Warnung: Wer bei diesem Film an irgendeiner Stelle lacht (und diese Gefahr ist sehr, sehr groß), sollte sich ertappt fühlen: Denn darf man lachen über einen hinterwäldlerischen Kasachen? Darf man lachen darüber, dass die Wohnung eines Menschen gleichzeitig ein Kuhstall ist? Und er einen Hotelfahrstuhl für ein großes Zimmer hält? Na, egal - man tut es jedenfalls! Wer ganz viel Pech hat, muss sogar über Borats und Azamats Judenphobie, über Borats fehlende kulturelle Einsicht in die Funktionsweise einer Toilette oder gar über Azamats unförmiges Hinterteil lachen, das abend- und leinwandfüllend in vollster Pracht dargeboten wird.
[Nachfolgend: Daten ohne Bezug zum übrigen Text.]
[src/rtl/arb_pkg.sv]
// Shared types and round-robin search helper for the 8-way arbiter.
package arb_pkg;

    localparam int unsigned N_REQ = 8;
    localparam int unsigned IDX_W = 3;

    typedef enum logic {
        IDLE  = 1'b0,
        GRANT = 1'b1
    } arb_state_e;

    typedef struct packed {
        logic             found;
        logic [IDX_W-1:0] idx;
    } rr_pick_t;

    // First set bit of req, searching upward from last+1 with wrap.
    function automatic rr_pick_t rr_pick(input logic [N_REQ-1:0] req,
                                         input logic [IDX_W-1:0] last);
        rr_pick_t         res;
        logic [IDX_W-1:0] cand;
        res.found = 1'b0;
        res.idx   = '0;
        for (int unsigned i = 1; i <= N_REQ; i++) begin
            cand = IDX_W'(32'(last) + i);
            if (!res.found && req[cand]) begin
                res.found = 1'b1;
                res.idx   = cand;
            end
        end
        return res;
    endfunction

endpackage

[src/rtl/onehot_enc8.sv]
// One-hot to binary encoder for the 8-bit grant vector; zero input gives zero.
module onehot_enc8
    import arb_pkg::*;
(
    input  logic [N_REQ-1:0] onehot,
    output logic [IDX_W-1:0] idx_c
);

    always_comb begin
        idx_c = '0;
        for (int unsigned b = 0; b < IDX_W; b++) begin
            for (int unsigned i = 0; i < N_REQ; i++) begin
                if (((i >> b) & 1) == 1) begin
                    idx_c[b] = idx_c[b] | onehot[i];
                end
            end
        end
    end

endmodule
Auf der Reise durch Amerika arbeitet Borat Klischee für Klischee ab. Vom obligatorischen Besuch im Waffenladen über die Schwulenparade bis hin zur christlichen Erweckungsfeier. Das ist über weite Strecken grade deshalb komisch, weil die Reaktionen, die Borat in all diesen Situationen hervorruft, erschreckend authentisch wirken. Was zum Teil daran liegt, dass die Situationen wirklich authentisch sind, nicht umsonst wurde Cohen bei den Dreharbeiten in einem Hotel beinahe verhaftet. Andererseits merkt man dem Film an, dass kein wirkliches Drehbuch existierte - weshalb ihm gegen Ende etwas die Puste ausgeht.
Wer Spaß an Baron Cohens anderer Figur Ali G hat - oder den hiesigen Plagiaten - wird auch über Borat lachen können. Jedoch sollte man seine Warnung ernst nehmen: “Ich hoffe ihr seht meine Film, aber bitte sein gewarnt, da es enthält schmutzige Flüche, sinnlose Gewalt und eine Nahaufnahme des Bishkek von einem Mann. Auch war Film sehr kontrovers in meine Land wegen Menge an Antisemitismus - aber schließlich unser Zensor hat entschieden, dass genug davon drin ist und erlaubte Veröffentlichung.”